● Material for this exercise:
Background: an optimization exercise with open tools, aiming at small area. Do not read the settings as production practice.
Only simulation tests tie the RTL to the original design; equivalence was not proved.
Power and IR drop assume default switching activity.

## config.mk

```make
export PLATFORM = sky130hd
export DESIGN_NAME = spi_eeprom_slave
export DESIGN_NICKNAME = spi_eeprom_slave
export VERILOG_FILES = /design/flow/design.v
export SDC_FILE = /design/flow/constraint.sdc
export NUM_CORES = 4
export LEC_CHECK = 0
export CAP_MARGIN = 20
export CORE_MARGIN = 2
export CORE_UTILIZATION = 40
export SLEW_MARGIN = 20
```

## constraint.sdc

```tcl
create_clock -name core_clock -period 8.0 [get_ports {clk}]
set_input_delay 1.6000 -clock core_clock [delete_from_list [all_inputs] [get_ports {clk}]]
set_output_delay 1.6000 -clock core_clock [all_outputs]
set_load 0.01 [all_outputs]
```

...

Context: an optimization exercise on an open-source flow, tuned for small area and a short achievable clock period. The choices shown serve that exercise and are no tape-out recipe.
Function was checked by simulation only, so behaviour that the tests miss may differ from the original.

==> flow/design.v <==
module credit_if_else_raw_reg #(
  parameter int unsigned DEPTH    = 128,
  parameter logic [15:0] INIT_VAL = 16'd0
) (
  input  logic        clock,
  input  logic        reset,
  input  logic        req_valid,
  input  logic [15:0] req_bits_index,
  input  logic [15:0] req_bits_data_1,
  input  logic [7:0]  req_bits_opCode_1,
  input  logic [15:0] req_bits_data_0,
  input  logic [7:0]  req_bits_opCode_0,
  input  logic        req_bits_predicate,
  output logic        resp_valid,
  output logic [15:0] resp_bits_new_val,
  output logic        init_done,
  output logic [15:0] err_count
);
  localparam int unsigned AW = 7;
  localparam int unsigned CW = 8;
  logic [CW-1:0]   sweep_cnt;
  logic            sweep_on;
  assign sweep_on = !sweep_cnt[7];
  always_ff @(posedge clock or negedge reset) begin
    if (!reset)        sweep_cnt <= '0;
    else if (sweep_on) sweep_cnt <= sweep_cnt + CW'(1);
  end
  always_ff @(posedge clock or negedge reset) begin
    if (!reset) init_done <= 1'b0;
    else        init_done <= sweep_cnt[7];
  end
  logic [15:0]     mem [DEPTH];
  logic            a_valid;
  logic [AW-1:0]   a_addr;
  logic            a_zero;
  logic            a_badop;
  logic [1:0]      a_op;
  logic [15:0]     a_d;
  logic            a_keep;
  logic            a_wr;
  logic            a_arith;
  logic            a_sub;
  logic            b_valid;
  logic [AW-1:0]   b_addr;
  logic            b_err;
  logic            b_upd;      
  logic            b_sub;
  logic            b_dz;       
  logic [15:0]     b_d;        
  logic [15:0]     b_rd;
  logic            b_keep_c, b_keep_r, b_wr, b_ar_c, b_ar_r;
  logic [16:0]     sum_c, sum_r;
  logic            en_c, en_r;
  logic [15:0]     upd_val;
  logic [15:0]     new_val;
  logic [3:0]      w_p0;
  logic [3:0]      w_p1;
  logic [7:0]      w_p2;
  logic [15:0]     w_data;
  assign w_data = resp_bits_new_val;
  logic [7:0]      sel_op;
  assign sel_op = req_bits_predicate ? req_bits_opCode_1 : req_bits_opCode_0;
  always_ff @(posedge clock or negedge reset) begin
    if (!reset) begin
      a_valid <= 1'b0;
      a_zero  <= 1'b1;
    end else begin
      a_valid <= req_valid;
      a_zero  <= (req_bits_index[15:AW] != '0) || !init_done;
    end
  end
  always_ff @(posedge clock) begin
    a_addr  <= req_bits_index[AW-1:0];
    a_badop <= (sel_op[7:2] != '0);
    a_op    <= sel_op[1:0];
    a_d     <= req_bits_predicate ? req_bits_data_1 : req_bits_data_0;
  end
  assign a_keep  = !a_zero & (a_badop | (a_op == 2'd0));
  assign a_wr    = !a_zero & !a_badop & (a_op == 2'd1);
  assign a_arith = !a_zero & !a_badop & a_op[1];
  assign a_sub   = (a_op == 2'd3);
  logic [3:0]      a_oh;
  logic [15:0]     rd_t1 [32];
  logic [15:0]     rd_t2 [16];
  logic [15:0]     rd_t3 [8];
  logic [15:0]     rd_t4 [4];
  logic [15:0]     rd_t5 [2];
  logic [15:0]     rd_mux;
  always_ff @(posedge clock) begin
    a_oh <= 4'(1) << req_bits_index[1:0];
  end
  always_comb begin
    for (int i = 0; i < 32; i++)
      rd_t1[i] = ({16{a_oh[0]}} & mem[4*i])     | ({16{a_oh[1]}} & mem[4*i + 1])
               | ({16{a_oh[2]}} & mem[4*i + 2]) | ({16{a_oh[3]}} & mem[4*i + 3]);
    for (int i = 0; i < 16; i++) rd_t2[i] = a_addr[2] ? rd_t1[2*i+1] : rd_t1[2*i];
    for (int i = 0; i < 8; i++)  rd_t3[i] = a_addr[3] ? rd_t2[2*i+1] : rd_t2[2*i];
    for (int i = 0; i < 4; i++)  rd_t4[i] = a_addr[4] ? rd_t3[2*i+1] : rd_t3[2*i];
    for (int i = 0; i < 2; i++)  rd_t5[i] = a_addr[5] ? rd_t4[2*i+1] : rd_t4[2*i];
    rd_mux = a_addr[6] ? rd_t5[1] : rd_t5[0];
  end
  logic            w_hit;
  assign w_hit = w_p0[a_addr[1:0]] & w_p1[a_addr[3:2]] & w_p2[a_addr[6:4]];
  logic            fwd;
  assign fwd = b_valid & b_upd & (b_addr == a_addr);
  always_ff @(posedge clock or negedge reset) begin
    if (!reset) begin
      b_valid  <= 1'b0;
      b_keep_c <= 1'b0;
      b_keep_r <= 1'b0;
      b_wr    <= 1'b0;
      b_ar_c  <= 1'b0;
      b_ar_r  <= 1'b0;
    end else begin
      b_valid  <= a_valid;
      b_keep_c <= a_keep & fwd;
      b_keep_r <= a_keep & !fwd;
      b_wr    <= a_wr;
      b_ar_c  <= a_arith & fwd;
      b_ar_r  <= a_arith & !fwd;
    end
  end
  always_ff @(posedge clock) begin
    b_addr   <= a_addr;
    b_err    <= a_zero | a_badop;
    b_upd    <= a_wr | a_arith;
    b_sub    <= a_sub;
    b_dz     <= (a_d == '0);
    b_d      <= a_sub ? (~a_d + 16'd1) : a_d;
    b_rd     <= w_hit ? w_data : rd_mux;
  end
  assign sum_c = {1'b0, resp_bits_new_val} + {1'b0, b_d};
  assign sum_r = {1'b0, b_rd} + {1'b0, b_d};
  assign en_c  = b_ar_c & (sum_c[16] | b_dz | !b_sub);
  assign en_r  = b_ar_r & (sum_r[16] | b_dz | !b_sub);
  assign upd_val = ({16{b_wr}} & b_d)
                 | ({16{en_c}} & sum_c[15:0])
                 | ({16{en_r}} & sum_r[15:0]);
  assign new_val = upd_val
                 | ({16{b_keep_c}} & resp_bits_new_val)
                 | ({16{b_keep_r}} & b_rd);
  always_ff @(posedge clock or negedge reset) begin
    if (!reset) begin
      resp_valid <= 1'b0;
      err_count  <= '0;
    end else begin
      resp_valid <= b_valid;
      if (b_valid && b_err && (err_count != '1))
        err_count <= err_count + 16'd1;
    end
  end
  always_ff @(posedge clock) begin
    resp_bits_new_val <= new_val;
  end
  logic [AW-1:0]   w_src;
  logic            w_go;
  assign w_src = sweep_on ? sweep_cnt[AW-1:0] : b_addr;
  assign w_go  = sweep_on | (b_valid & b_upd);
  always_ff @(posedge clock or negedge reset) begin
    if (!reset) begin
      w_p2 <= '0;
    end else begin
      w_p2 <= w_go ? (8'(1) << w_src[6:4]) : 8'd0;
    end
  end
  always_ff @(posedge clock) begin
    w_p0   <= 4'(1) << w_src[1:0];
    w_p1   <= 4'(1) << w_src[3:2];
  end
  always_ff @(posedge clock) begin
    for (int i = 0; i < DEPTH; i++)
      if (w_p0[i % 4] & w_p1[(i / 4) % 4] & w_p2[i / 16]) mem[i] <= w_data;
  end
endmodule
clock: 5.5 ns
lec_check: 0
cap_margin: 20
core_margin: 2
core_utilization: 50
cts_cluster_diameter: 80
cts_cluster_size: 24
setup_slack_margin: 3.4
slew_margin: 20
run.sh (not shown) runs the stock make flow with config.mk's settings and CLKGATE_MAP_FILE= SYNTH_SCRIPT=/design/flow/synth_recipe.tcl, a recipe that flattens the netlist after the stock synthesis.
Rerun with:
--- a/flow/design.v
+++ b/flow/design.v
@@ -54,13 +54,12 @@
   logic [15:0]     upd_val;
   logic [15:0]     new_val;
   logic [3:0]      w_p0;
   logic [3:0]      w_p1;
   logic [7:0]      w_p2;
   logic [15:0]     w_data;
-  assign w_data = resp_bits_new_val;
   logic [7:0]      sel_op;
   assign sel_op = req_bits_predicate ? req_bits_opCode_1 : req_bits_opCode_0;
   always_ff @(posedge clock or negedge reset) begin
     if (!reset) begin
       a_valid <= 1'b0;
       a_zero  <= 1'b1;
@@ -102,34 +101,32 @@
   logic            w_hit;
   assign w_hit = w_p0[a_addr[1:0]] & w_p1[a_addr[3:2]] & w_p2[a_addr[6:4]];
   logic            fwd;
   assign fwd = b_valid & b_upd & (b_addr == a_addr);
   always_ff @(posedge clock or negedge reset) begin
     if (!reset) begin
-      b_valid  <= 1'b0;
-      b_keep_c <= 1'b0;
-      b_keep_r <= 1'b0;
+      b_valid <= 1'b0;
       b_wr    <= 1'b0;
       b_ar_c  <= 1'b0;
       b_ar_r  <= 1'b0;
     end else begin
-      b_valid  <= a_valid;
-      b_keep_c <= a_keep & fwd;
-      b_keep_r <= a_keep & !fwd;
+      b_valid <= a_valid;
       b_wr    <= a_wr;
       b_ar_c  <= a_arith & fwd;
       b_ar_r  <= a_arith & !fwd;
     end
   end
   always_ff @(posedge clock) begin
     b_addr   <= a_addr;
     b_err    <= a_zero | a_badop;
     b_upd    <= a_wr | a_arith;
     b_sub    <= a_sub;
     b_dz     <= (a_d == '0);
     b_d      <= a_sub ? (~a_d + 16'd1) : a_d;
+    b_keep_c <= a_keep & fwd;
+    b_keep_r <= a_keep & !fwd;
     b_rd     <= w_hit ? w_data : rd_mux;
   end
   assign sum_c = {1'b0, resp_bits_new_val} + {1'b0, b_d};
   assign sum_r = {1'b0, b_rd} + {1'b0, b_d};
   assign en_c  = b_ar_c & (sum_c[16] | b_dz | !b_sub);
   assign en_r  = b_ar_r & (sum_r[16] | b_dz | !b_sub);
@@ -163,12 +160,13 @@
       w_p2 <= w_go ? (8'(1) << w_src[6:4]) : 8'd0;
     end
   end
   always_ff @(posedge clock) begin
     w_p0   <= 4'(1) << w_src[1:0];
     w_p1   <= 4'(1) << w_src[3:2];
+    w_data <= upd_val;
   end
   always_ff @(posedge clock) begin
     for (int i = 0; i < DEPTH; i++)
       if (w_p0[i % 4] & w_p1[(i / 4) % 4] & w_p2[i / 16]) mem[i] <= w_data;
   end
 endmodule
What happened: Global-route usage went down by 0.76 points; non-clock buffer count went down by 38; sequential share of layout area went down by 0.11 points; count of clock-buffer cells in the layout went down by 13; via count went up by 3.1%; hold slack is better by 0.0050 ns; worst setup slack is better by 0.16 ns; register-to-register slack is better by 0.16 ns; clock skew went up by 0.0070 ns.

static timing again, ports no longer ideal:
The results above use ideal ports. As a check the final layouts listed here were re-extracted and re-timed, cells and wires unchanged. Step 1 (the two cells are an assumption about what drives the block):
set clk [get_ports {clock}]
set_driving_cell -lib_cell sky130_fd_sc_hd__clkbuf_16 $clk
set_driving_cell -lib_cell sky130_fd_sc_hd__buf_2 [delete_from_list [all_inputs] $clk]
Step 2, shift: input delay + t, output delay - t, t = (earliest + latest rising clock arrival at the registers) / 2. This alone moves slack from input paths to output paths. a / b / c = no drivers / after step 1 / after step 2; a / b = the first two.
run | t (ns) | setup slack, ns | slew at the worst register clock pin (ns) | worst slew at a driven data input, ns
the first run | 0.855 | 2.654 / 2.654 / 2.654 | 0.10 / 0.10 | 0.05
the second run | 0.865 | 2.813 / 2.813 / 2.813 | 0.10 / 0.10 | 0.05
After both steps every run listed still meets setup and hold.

● Exercise aim: For every line in the data above that holds "tests", return the line itself.

● Solution to the exercise:
Only simulation tests tie the RTL to the original design; equivalence was not proved.
Function was checked by simulation only, so behaviour that the tests miss may differ from the original.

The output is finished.